Roughly two million wartime-era veterans and surviving spouses are eligible for VA Aid and Attendance benefits and never apply, often because they assume the benefit is only for combat veterans, or that the application process isn’t worth the wait. Both assumptions are wrong. Aid and Attendance pays $1,558–$3,845 per month in 2026 depending on family situation, is non-taxable, can be received concurrently with most other benefits, and is available to surviving spouses of qualifying veterans even if the veteran themselves never claimed it.

This guide walks through who actually qualifies for VA Aid and Attendance for senior care, what the 2026 benefit amounts are, and how to apply.

What Aid and Attendance Is

VA Aid and Attendance (A&A) is an enhanced VA pension benefit, not service-connected disability compensation and not insurance. The VA pays the qualifying veteran or surviving spouse a monthly cash amount, which the recipient can use for any care-related expense—in-home caregivers, assisted living, memory care, nursing home, or facility deposits.

The benefit pays the difference between the veteran’s countable income and a fixed annual ceiling called the Maximum Annual Pension Rate (MAPR). When countable income is low and care costs are high, the benefit pays close to the maximum.

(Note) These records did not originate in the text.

[src/srp_result_fifo.sv]
// ----------------------------------------------------------------------------
// srp_result_fifo: response queue
// Takes one or two responses per cycle and hands them out one at a time.
// ----------------------------------------------------------------------------
module srp_result_fifo
   import srp_pkg::*;
#(
   parameter int Depth = SRP_FIFO_DEPTH
) (
   input  logic       clock,
   input  logic       reset,
   input  logic       push,
   input  logic       push_two,
   input  result_type data0,
   input  result_type data1,
   output logic       has_room,
   srp_rsp_if.source  rsp_bus
);

   localparam int PtrW = (Depth > 2) ? $clog2(Depth) : 1;
   localparam int CntW = $clog2(Depth + 1);

   result_type mem_ff [Depth];

   logic [PtrW-1:0] wr_ff, wr_in, rd_ff, rd_in;
   logic [PtrW-1:0] wr_next, wr_next2, rd_next;
   logic [CntW-1:0] count_ff, count_in;
   logic [CntW-1:0] add_n;
   logic            pop;
   result_type      head;

   function automatic logic [PtrW-1:0] ptr_inc(input logic [PtrW-1:0] p);
      ptr_inc = (p == PtrW'(Depth - 1)) ? '0 : p + 1'b1;
   endfunction

   assign wr_next  = ptr_inc(wr_ff);
   assign wr_next2 = ptr_inc(wr_next);
   assign rd_next  = ptr_inc(rd_ff);

   assign head     = mem_ff[rd_ff];
   assign pop      = rsp_bus.valid && rsp_bus.ready;
   // Room for a two-response request, whatever leaves this cycle
   assign has_room = count_ff <= CntW'(Depth - 2);

   assign add_n    = push ? (push_two ? CntW'(2) : CntW'(1)) : '0;
   assign count_in = count_ff + add_n - CntW'(pop);
   assign wr_in    = push ? (push_two ? wr_next2 : wr_next) : wr_ff;
   assign rd_in    = pop ? rd_next : rd_ff;

   always_ff @(posedge clock) begin
      if (push) begin
         mem_ff[wr_ff] <= data0;
      end
      if (push && push_two) begin
         mem_ff[wr_next] <= data1;
      end
   end

   always_ff @(posedge clock) begin
      if (reset) begin
         wr_ff    <= '0;
         rd_ff    <= '0;
         count_ff <= '0;
      end else begin
         wr_ff    <= wr_in;
         rd_ff    <= rd_in;
         count_ff <= count_in;
      end
   end

   assign rsp_bus.valid       = count_ff != '0;
   assign rsp_bus.text_valid  = head.text_valid;
   assign rsp_bus.text_char   = head.text_char;
   assign rsp_bus.line_end    = head.line_end;
   assign rsp_bus.more_lines  = head.more_lines;
   assign rsp_bus.reply_done  = head.reply_done;
   assign rsp_bus.reply_error = head.reply_error;
   assign rsp_bus.reply_code  = head.reply_code;
   assign rsp_bus.last_of_run = head.last_of_run;

   a_no_overflow: assert property (@(posedge clock) disable iff (reset)
      count_ff <= CntW'(Depth))
      else $error("response queue holds more than its depth");

   a_push_with_room: assert property (@(posedge clock) disable iff (reset)
      push |-> count_ff <= CntW'(Depth - 2))
      else $error("response pushed without room for two");

   a_empty_after_reset: assert property (@(posedge clock)
      $past(reset) |-> (count_ff == '0) && !rsp_bus.valid)
      else $error("response queue not empty after reset");

endmodule
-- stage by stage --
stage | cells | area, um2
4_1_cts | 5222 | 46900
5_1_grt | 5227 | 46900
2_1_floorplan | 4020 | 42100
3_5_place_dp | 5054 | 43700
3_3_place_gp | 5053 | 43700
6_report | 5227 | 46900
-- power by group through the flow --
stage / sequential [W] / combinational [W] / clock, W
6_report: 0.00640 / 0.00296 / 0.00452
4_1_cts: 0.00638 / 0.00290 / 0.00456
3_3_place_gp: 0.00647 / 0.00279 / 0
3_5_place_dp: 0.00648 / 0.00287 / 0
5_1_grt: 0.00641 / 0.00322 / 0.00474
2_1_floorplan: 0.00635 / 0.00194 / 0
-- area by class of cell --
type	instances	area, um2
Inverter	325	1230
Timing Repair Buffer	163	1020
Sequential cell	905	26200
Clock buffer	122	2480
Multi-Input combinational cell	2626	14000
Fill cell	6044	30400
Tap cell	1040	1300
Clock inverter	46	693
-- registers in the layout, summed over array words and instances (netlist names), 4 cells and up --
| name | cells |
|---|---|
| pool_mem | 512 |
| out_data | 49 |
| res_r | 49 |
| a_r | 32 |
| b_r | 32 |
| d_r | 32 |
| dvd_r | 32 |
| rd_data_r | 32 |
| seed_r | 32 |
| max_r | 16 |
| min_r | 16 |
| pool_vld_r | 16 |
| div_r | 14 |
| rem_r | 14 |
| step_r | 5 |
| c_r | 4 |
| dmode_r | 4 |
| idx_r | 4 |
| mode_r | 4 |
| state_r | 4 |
<file path="config.mk">
export PLATFORM = sky130hd
export DESIGN_NAME = ipv4_tcp_udp_checksum_offload
export DESIGN_NICKNAME = d
export VERILOG_FILES = /design/src/hw/rtl/csum_pkg.sv /design/src/hw/rtl/csum_fifo.sv /design/src/hw/rtl/csum_front.sv /design/src/hw/rtl/csum_back.sv /design/src/hw/rtl/ipv4_tcp_udp_checksum_offload.sv
export SDC_FILE = /design/constraint.sdc
export NUM_CORES = 1
export LEC_CHECK = 0
export BUFFER_PORTS_ARGS = -buffer_cell sky130_fd_sc_hd__buf_2
export CAP_MARGIN = 15
export CORE_ASPECT_RATIO = 1.75
export CORE_UTILIZATION = 43
export DETAILED_ROUTE_END_ITERATION = 10
export SYNTH_ARGS = -nofsm -noshare
export SYNTH_HDL_FRONTEND = slang
export SYNTH_SLANG_ARGS = --single-unit
</file>
<file path="constraint.sdc">
create_clock -name i_clk -period 16.75 [get_ports i_clk]
set_clock_uncertainty 0.15 [all_clocks]
set_input_delay 2.5125 -clock i_clk [delete_from_list [all_inputs] [get_ports i_clk]]
set_output_delay 2.5125 -clock i_clk [all_outputs]
set_load 0.01 [all_outputs]
</file>
==> config.mk <==
export PLATFORM = sky130hd
export DESIGN_NAME = bnc_ram
export DESIGN_NICKNAME = d
export VERILOG_FILES = /design/src/rtl/bnc_ram.sv
export SDC_FILE = /design/constraint.sdc
export NUM_CORES = 1
export LEC_CHECK = 0
export ABC_AREA = 1
export BUFFER_PORTS_ARGS = -buffer_cell sky130_fd_sc_hd__clkbuf_2
export CAP_MARGIN = 20
export CORE_MARGIN = 8
export CORE_UTILIZATION = 46
export DETAILED_ROUTE_END_ITERATION = 16
export GPL_TIMING_DRIVEN = 1
export HOLD_SLACK_MARGIN = 0.08
export PLACE_DENSITY_LB_ADDON = 0.2
export SYNTH_ARGS = -nofsm -noshare
export SYNTH_HDL_FRONTEND = slang
export SYNTH_SLANG_ARGS = --single-unit
==> constraint.sdc <==
create_clock -name clk_i -period 2.85 [get_ports clk_i]
set_clock_uncertainty 0.15 [all_clocks]
set_input_delay 0.285 -clock clk_i [delete_from_list [all_inputs] [get_ports clk_i]]
set_output_delay 0.285 -clock clk_i [all_outputs]
set_load 0.1 [all_outputs]
==> src/rtl/bnc_ram.sv <==
module bnc_ram #(
  parameter int WIDTH = 32,
  parameter int DEPTH = 16
) (
  input  logic                     clk_i,
  input  logic                     we_i,
  input  logic [$clog2(DEPTH)-1:0] waddr_i,
  input  logic [WIDTH-1:0]         wdata_i,
  input  logic                     re_i,
  input  logic [$clog2(DEPTH)-1:0] raddr_i,
  output logic [WIDTH-1:0]         rdata_o
);

  logic [WIDTH-1:0] mem_q [DEPTH];
  logic [WIDTH-1:0] rdata_q;

  always_ff @(posedge clk_i) begin
    if (we_i) begin
      mem_q[waddr_i] <= wdata_i;
    end
    if (re_i) begin
      rdata_q <= mem_q[raddr_i];
    end
  end

  assign rdata_o = rdata_q;

endmodule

2026 Benefit Amounts (MAPR)

Effective December 1, 2025 through November 30, 2026:

Recipient SituationAnnual MAPR with A&AMonthly Maximum
Single veteran with A&A$29,093$2,424
Veteran with one dependent and A&A$34,488$2,874
Two married veterans, both with A&A$46,143$3,845
Surviving spouse with A&A, no dependents$18,697$1,558
Surviving spouse with A&A and 1 dependent$22,304$1,859

Add $2,984/year per additional dependent. These are maximum rates—the actual benefit equals MAPR minus the recipient’s countable income.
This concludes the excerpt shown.